Además de hacer un llamamiento para calmar los ánimos electorales, Biden trazó con sus primeras palabras como presidente electo cuáles serían sus prioridades, la principal de ellas la lucha contra la pandemia del Covid-19, así como acabar con el racismo sistémico, la crisis climática y retornar a la prosperidad económica.

El lunes 9, además de advertir que el país enfrenta un “invierno muy oscuro”, por lo que rogó a todos los habitantes de EUA que “lleven cubre bocas” –“se los suplico, lleven mascarilla, háganlo por ustedes, por su vecino, una mascarilla no es una declaración política, pero sí una buena manera de empezar a unir al país”–, anunció la formación de un grupo de trabajo para detener la pandemia, en los momentos que EUA acaba de superar los 10 millones de contagios del letal virus.

El Comité lo forman 13 expertos médicos, como el ex director de la Administración de Fármacos y Alimentos, David Kessler; la profesora de la Universidad de Yale, Marcella Núñez-Smith y Zeke Emmanuel, ex asesor de la administración del ex presidente Barack Obama.

Al final, pero no menos importante, la mayoría de los dirigentes de los países que forman la Organización de Naciones Unidas (ONU), han felicitado al presidente electo de EUA, Joe Biden, excepto, el de China, Rusia, Corea del Norte, y el presidente de México, Andrés Manuel López Obrador.
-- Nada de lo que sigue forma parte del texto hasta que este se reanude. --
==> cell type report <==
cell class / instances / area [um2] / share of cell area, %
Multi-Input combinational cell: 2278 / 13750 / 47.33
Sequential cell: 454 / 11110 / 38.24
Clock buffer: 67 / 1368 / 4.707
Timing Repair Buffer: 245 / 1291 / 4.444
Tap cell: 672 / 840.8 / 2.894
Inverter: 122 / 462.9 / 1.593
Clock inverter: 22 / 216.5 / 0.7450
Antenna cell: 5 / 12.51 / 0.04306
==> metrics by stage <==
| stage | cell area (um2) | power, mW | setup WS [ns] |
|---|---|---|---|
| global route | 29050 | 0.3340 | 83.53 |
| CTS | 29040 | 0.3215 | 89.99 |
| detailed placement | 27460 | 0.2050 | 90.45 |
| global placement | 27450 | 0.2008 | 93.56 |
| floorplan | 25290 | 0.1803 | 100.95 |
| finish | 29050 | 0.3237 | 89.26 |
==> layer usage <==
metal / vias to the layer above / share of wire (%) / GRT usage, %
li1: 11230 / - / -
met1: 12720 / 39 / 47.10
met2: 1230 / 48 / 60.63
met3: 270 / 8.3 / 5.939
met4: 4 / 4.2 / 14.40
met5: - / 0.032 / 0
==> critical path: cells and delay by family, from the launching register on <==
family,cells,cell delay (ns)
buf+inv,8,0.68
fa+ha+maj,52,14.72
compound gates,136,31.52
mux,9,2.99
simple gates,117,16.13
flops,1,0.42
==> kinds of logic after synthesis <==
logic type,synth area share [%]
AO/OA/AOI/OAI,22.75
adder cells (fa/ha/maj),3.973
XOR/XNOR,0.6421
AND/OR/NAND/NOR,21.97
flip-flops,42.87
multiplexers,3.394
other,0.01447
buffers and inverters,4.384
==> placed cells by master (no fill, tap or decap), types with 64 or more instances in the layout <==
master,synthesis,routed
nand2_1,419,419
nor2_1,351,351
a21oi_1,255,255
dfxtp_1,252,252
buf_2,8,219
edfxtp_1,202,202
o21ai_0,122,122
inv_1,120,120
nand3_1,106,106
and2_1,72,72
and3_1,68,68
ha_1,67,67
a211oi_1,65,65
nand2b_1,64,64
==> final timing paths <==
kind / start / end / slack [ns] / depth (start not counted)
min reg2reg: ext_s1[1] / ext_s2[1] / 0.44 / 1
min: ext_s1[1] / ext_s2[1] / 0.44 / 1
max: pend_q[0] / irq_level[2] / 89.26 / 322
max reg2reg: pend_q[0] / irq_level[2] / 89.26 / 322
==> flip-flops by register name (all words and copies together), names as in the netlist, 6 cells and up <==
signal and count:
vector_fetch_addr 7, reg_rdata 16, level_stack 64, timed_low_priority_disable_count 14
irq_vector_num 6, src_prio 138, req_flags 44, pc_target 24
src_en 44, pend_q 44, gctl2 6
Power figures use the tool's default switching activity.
Es posible que el mandatario mexicano, como siempre, “tenga otros datos”, y pueda asegurar que “las elecciones estadounidenses fueron un fraude”, tal y como propala el derrotado Donald Trump sin presentar una sola prueba de este ilícito. ¡Qué tontería! López Obrador y Ebrard Casaubón no saben lo que hacen. Biden los tratará con guante de seda. El próximo jefe de la Casa Blanca ni suda ni se acalora porque el tabasqueño no lo haya felicitado. Mientras el ex vicepresidente estadounidense busca la conciliación nacional en su país, en México, los de de la 4T “tratan de inventar el hilo negro o el agua hervida”. VALE.